**ASSIGNMENT**
Search the material for the string "better", then show every line where it turns up.

(INPUT DATA)

This is an optimization exercise on Yosys and OpenROAD, whose aim is small area, not a production implementation.
Power and IR drop assume default switching activity. No driver is modelled on the clock port, so clocking that relies on it looks cheaper here than on a real chip.

==> run a: inputs <==
## sobel_image_processor
module sobel_image_processor
#(
  parameter int WIDTH      = 100,
  parameter int DATA_WIDTH = 8
) (
  input  logic                    clk,
  input  logic                    rst_n,
  input  logic                    shift_en,
  input  logic [3*DATA_WIDTH-1:0] data_in,
  output logic [3*DATA_WIDTH-1:0] out_pixel
);
==> flow/config.mk <==
export PLATFORM = sky130hd
export DESIGN_NAME = sobel_image_processor
export DESIGN_NICKNAME = sobel_image_processor
export VERILOG_FILES = /design/flow/design.v
export SDC_FILE = /design/flow/constraint.sdc
export NUM_CORES = 4
export LEC_CHECK = 0
export CAP_MARGIN = 20
export CORE_MARGIN = 2
export CORE_UTILIZATION = 60
export SLEW_MARGIN = 20
==> flow/constraint.sdc <==
create_clock -name core_clock -period 10.0 [get_ports {clk}]
set_input_delay 2.0000 -clock core_clock [delete_from_list [all_inputs] [get_ports {clk}]]
set_output_delay 2.0000 -clock core_clock [all_outputs]
set_load 0.01 [all_outputs]
standard.sh (not shown) runs the stock make flow with config.mk's settings and CLKGATE_MAP_FILE= SYNTH_SCRIPT=/design/flow/synth_recipe.tcl, a recipe that flattens the netlist after the stock synthesis.
==> flow/flow/run.sh <==
#!/bin/bash
# Layout flow: the standard flow (standard.sh) with three changes.
#  1. After the standard synthesis, fa_polarity.py picks for every full-adder
#     cell its plain or its dual form (FA(~a,~b,~c) = ~FA(a,b,c)) so that the
#     netlist needs fewer inverters; registers are not touched.
#  2. Clock tree synthesis runs without dummy loads.
#  3. Ports are buffered with sky130_fd_sc_hd__buf_1.
# Each tool's output goes to a log of its own in this folder.
set -euo pipefail
source flow/settings.sh
bash standard.sh synth > standard_synth.log 2>&1
R=orfs/results/sky130hd/sobel_image_processor/base
cp $R/1_2_yosys.v $R/1_2_yosys_standard.v
python3 flow/fa_polarity.py $R/1_2_yosys_standard.v $R/1_2_yosys.v > fa_polarity.log 2>&1
rm -f $R/1_synth.odb $R/1_synth.sdc
bash standard.sh finish > standard_finish.log 2>&1
==> flow/flow/settings.sh <==
# Settings for run.sh, read by the ORFS make through the environment.
export CTS_ARGS="-sink_clustering_enable -repair_clock_nets -dont_use_dummy_load -sink_clustering_size 36 -sink_clustering_max_diameter 70 -buf_list sky130_fd_sc_hd__clkbuf_16"
export BUFFER_PORTS_ARGS="-buffer_cell sky130_fd_sc_hd__buf_1"
Other scripts of this flow, unchanged in this note and not shown: flow/flow/fa_polarity.py
==> inputs of run b, as changes to run a <==
==> flow/flow/settings.sh (replaced) <==
# Settings for run.sh, read by the ORFS make through the environment.
export CTS_ARGS="-sink_clustering_enable -repair_clock_nets -dont_use_dummy_load -sink_clustering_size 40 -sink_clustering_max_diameter 60 -buf_list sky130_fd_sc_hd__clkbuf_16"
export BUFFER_PORTS_ARGS="-buffer_cell sky130_fd_sc_hd__buf_1"
--- a/flow/config.mk
+++ b/flow/config.mk
@@ -8,4 +8,5 @@
 export CAP_MARGIN = 20
 export CORE_MARGIN = 2
-export CORE_UTILIZATION = 60
+export CORE_UTILIZATION = 70
+export PLACE_DENSITY = 0.8
 export SLEW_MARGIN = 20
==> comparison <==
Run b completed with no timing, DRC or antenna violations. Run a went through all stages and came out clean.
In area after synthesis, run a and run b do not differ.
Of run a and run b, run b has the higher clock-buffer cell count (gap 13).
Clock skew: run b is higher than run a (0.025 ns).
In flip-flop and latch count, run a and run b do not differ.
Clock power: run a is lower than run b (about 9%).
Global-route usage: run a is lower than run b (4.8 points).
Worst hold slack: run a is better than run b (0.075 ns).
Register-to-register slack: run a is better than run b (0.03 ns).
Critical path depth: run a is higher than run b (1).
No functional check of the RTL was part of any run of this note.
Source: an optimization exercise on an open RTL-to-GDS flow (aim: small area, a short achievable clock period and few clock cycles per item). Production flows keep margins and buffers that such runs may drop. Only simulation tests tie the RTL to the original design; equivalence was not proved. Power is estimated from default activity; no workload was simulated.

### flow/config.mk
export PLATFORM = sky130hd
export DESIGN_NAME = core_load_balance_decider
export DESIGN_NICKNAME = core_load_balance_decider
export VERILOG_FILES = /design/flow/design.v
export SDC_FILE = /design/flow/constraint.sdc
export NUM_CORES = 4
export LEC_CHECK = 0
export CAP_MARGIN = 20
export CORE_MARGIN = 2
export CORE_UTILIZATION = 40
export SLEW_MARGIN = 20
### flow/constraint.sdc
create_clock -name core_clock -period 6.0 [get_ports {clk}]
set_input_delay 1.2000 -clock core_clock [delete_from_list [all_inputs] [get_ports {clk}]]
set_output_delay 1.2000 -clock core_clock [all_outputs]
set_load 0.01 [all_outputs]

(End INPUT DATA)

**ANSWER BOX**
Worst hold slack: run a is better than run b (0.075 ns).
Register-to-register slack: run a is better than run b (0.03 ns).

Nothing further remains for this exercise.